Here's a neat solution:

String upToNCharacters = s.substring(0, Math.min(s.length(), n));

Opinion: while this solution is "neat", I think it is actually less readable than a solution that uses if / else in the obvious way. If the reader hasn't seen this trick, he/she has to think harder to understand the code. IMO, the code's meaning is more obvious in the if / else version.

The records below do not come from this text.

--- src/rtl/priority_encoder_pkg.sv ---
// Shared widths and types for the 8-to-3 priority encoder.
// IN_W is the request vector width and IDX_W is the index width.
package priority_encoder_pkg;

  localparam int IN_W  = 8;
  localparam int IDX_W = 3;

  typedef logic [IDX_W-1:0] idx_t;

endpackage : priority_encoder_pkg

--- src/rtl/priority_encoder_core.sv ---
// Combinational core: finds the index of the most significant set request bit.
// An all-zero request vector gives index 0 with valid low.
module priority_encoder_core
  import priority_encoder_pkg::*;
(
  input  logic [IN_W-1:0] y,
  output idx_t            idx,
  output logic            valid
);

  idx_t idx_s;
  logic valid_s;

  // casez arms are listed from the highest bit down, so the first match wins
  always_comb begin
    idx_s   = 3'd0;
    valid_s = |y;
    casez (y)
      8'b1???????: idx_s = 3'd7;
      8'b01??????: idx_s = 3'd6;
      8'b001?????: idx_s = 3'd5;
      8'b0001????: idx_s = 3'd4;
      8'b00001???: idx_s = 3'd3;
      8'b000001??: idx_s = 3'd2;
      8'b0000001?: idx_s = 3'd1;
      8'b00000001: idx_s = 3'd0;
      default:     idx_s = 3'd0;
    endcase
  end

  assign idx   = idx_s;
  assign valid = valid_s;

endmodule : priority_encoder_core

--- src/rtl/priority_encoder.sv ---
// 8-input priority encoder. Outputs are {a,b,c} = index and d = valid, and
// they are registered with a synchronous active-low reset when REG_OUT is 1.
module priority_encoder
  import priority_encoder_pkg::*;
#(
  parameter bit REG_OUT = 1'b1
) (
  input  logic            clk,
  input  logic            rst_n,
  input  logic [IN_W-1:0] y,
  output logic            a,
  output logic            b,
  output logic            c,
  output logic            d
);

  idx_t idx_s;
  logic valid_s;

  priority_encoder_core u_core (
    .y     (y),
    .idx   (idx_s),
    .valid (valid_s)
  );

  generate
    if (REG_OUT) begin : g_reg
      idx_t idx_r;
      logic valid_r;

      // Output stage: reset is sampled on the clock edge only
      always_ff @(posedge clk) begin
        if (!rst_n) begin
          idx_r   <= 3'd0;
          valid_r <= 1'b0;
        end else begin
          idx_r   <= idx_s;
          valid_r <= valid_s;
        end
      end

      assign {a, b, c} = idx_r;
      assign d         = valid_r;
    end else begin : g_bypass
      assign {a, b, c} = idx_s;
      assign d         = valid_s;
    end
  endgenerate

endmodule : priority_encoder

--- config.mk ---
export PLATFORM = sky130hd
export DESIGN_NAME = priority_encoder
export DESIGN_NICKNAME = d
export VERILOG_FILES = /design/src/rtl/priority_encoder_pkg.sv /design/src/rtl/priority_encoder_core.sv /design/src/rtl/priority_encoder.sv
export SDC_FILE = /design/constraint.sdc
export NUM_CORES = 1
export LEC_CHECK = 0
export ABC_AREA = 1
export BUFFER_PORTS_ARGS = -buffer_cell sky130_fd_sc_hd__buf_4
export CORE_AREA = 2 2 39 41
export CTS_CLUSTER_DIAMETER = 200
export DETAILED_ROUTE_END_ITERATION = 16
export DIE_AREA = 0 0 41 43
export PLACE_DENSITY = 0.32
export SLEW_MARGIN = 30
export SYNTH_ARGS = -nofsm -noshare
export SYNTH_HDL_FRONTEND = slang
export SYNTH_SLANG_ARGS = --single-unit
--- constraint.sdc ---
create_clock -name clk -period 1.3 [get_ports clk]
set_input_delay 0.065 -clock clk [delete_from_list [all_inputs] [get_ports clk]]
set_output_delay 0.065 -clock clk [all_outputs]
set_load 0.01 [all_outputs]
==> impl_metrics.env, run 1 <==
export IMPL_status="finished clean"
export IMPL_worst_path_buf_inv=1
export IMPL_via_per_inst=3.63
export IMPL_cts_resized=0
export IMPL_rsz0062_at_grt="no"
export IMPL_syn_inst=28
export IMPL_htreeDepth=1
export IMPL_leakagePower_nw=0.179
export IMPL_setup_violations=0
export IMPL_ir_drop_mv=0.188
export IMPL_finalSetupTns_ns=0
export IMPL_start_util=0.134
export IMPL_tightest_slew_ns=0.135
export IMPL_placed_cell_area_sq_um=303
export IMPL_clk_pin_slew_ns=0.04
export IMPL_required_ns=1.24
export IMPL_grt_pass1_vias=211
export IMPL_rows=14
export IMPL_cp_end_kind="output pin"
export IMPL_coreArea_sq_um=1380
export IMPL_yosys_register_bits=4
export IMPL_ios=14
export IMPL_stdcell_count=60
export IMPL_drt_pass1_iter_count=1
export IMPL_routedWlPerCell_microns=7.10
export IMPL_dpl_hpwl_microns=381
export IMPL_hold_class="input pin to flip-flop"
export IMPL_slew_viol_final=0
export IMPL_synth_cell_types=9
export IMPL_fin_crit_ns=0.715
export IMPL_grt_remaining_overflow=0
export IMPL_hold_ws_ns=0.0371
export IMPL_drv_cap=0
export IMPL_cts_buffers=3
export IMPL_yosysSeqAreaShare=0.432
export IMPL_pwr_density_cell_nw_per_um2=1060
export IMPL_grt_max_degree=4
export IMPL_drc=0
export IMPL_critical_path_startpoint_type="flip-flop"
export IMPL_die_area_sq_um=1760
export IMPL_cts_sinks=4
export IMPL_final_hold_violation_count=0
export IMPL_slowest_delay_ns=0.29
export IMPL_antenna_cells=0
export IMPL_final_common_cell="buf_4"
export IMPL_cp_max_fo=1
export IMPL_fmaxAchievable_mhz=1400
export IMPL_cts_hold_buffers=0
export IMPL_syn_area_per_cell_sq_um=6.61
export IMPL_io_buffer_count=13
export IMPL_crit_type="flip-flop to output pin"
export IMPL_fin_total_pwr_mw=0.346
export IMPL_die_w_microns=41
export IMPL_syn_to_final_growth_pct=75.7
export IMPL_dr_total_vias=218
export IMPL_initialDrtViolationCount=0
export IMPL_syn_num_nets=38
export IMPL_routabilityCongestion=0.638
export IMPL_die_h_microns=43
export IMPL_worst_path_max_delay_cell="dfxtp_1"
export IMPL_yosys_warnings=0
export IMPL_cp_arrival_ns=0.65
export IMPL_ant_nets=0
export IMPL_grt_pass1_wl_microns=752
export IMPL_stdcell_area_sq_um=325
export IMPL_post_cts_buffers=0
export IMPL_relSlewSlack=0.909
export IMPL_cts_tree="yes"
export IMPL_finalCritPeriodShare=0.550
export IMPL_final_layout_size_suffix_gt1_frac=0.409
export IMPL_crit_start="g_reg.idx_r[0]"
export IMPL_layout_cells_most_common_list="buf_4, inv_1, nor2_1, dfxtp_1"
export IMPL_grt_use_total=0.0681
export IMPL_worstHoldStart="rst_n"
export IMPL_root_buffer="clkbuf_4"
export IMPL_nets=56
export IMPL_wl_microns=426
export IMPL_placed_cells=57
export IMPL_antenna_found_initial=0
export IMPL_path_cells="buf_4"
export IMPL_crit_family="flip-flops"
export IMPL_syn_cell_area_sq_um=185
export IMPL_clock_path_buffers=2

For a cleaner / more readable solution, see @paxdiablo's answer.


Don't reinvent the wheel...:

org.apache.commons.lang.StringUtils.substring(String s, int start, int len)

Javadoc says:

StringUtils.substring(null, *, *)    = null
StringUtils.substring("", * ,  *)    = "";
StringUtils.substring("abc", 0, 2)   = "ab"
StringUtils.substring("abc", 2, 0)   = ""
StringUtils.substring("abc", 2, 4)   = "c"
StringUtils.substring("abc", 4, 6)   = ""
StringUtils.substring("abc", 2, 2)   = ""
StringUtils.substring("abc", -2, -1) = "b"
StringUtils.substring("abc", -4, 2)  = "ab"

Thus:

StringUtils.substring("abc", 0, 4) = "abc"

Apache Commons Lang has a StringUtils.left method for this.